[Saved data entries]

Start of Block

This is an optimization exercise on Yosys and OpenROAD, whose aim is small area, a short achievable clock period and few clock cycles, not a production implementation.
Only the layout flow was run in this run; the RTL was not checked for function there.
No activity file was given, so power comes from the tool's default toggle rates.

## flow/run.sh

```bash
#!/bin/bash
# synth_recipe.tcl (not shown) runs the flow's synth.tcl, then flattens the netlist and writes it again
# the make line also repeats each setting of config.mk as NAME=value (left out here)
make -C /OpenROAD-flow-scripts/flow DESIGN_CONFIG=/design/flow/config.mk WORK_HOME=/design/flow/orfs CLKGATE_MAP_FILE= SYNTH_SCRIPT=/design/flow/synth_recipe.tcl finish
```

## flow/config.mk

```make
export PLATFORM = sky130hd
export DESIGN_NAME = gamepad_engine
export DESIGN_NICKNAME = gamepad_engine
export VERILOG_FILES = /design/flow/design.v
export SDC_FILE = /design/flow/constraint.sdc
export NUM_CORES = 4
export LEC_CHECK = 0
export CAP_MARGIN = 20
export CORE_MARGIN = 2
export CORE_UTILIZATION = 40
export SLEW_MARGIN = 20
```

## flow/constraint.sdc

```tcl
create_clock -name core_clock -period 5.0 [get_ports {clk}]
set_input_delay 1.0000 -clock core_clock [delete_from_list [all_inputs] [get_ports {clk}]]
set_output_delay 1.0000 -clock core_clock [all_outputs]
set_load 0.01 [all_outputs]
```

End of Block

• Work instruction
The entries shown above should be copied out word for word.

• Task solution
This is an optimization exercise on Yosys and OpenROAD, whose aim is small area, a short achievable clock period and few clock cycles, not a production implementation.
Only the layout flow was run in this run; the RTL was not checked for function there.
No activity file was given, so power comes from the tool's default toggle rates.

## flow/run.sh

```bash
#!/bin/bash
# synth_recipe.tcl (not shown) runs the flow's synth.tcl, then flattens the netlist and writes it again
# the make line also repeats each setting of config.mk as NAME=value (left out here)
make -C /OpenROAD-flow-scripts/flow DESIGN_CONFIG=/design/flow/config.mk WORK_HOME=/design/flow/orfs CLKGATE_MAP_FILE= SYNTH_SCRIPT=/design/flow/synth_recipe.tcl finish
```

## flow/config.mk

```make
export PLATFORM = sky130hd
export DESIGN_NAME = gamepad_engine
export DESIGN_NICKNAME = gamepad_engine
export VERILOG_FILES = /design/flow/design.v
export SDC_FILE = /design/flow/constraint.sdc
export NUM_CORES = 4
export LEC_CHECK = 0
export CAP_MARGIN = 20
export CORE_MARGIN = 2
export CORE_UTILIZATION = 40
export SLEW_MARGIN = 20
```

## flow/constraint.sdc

```tcl
create_clock -name core_clock -period 5.0 [get_ports {clk}]
set_input_delay 1.0000 -clock core_clock [delete_from_list [all_inputs] [get_ports {clk}]]
set_output_delay 1.0000 -clock core_clock [all_outputs]
set_load 0.01 [all_outputs]
```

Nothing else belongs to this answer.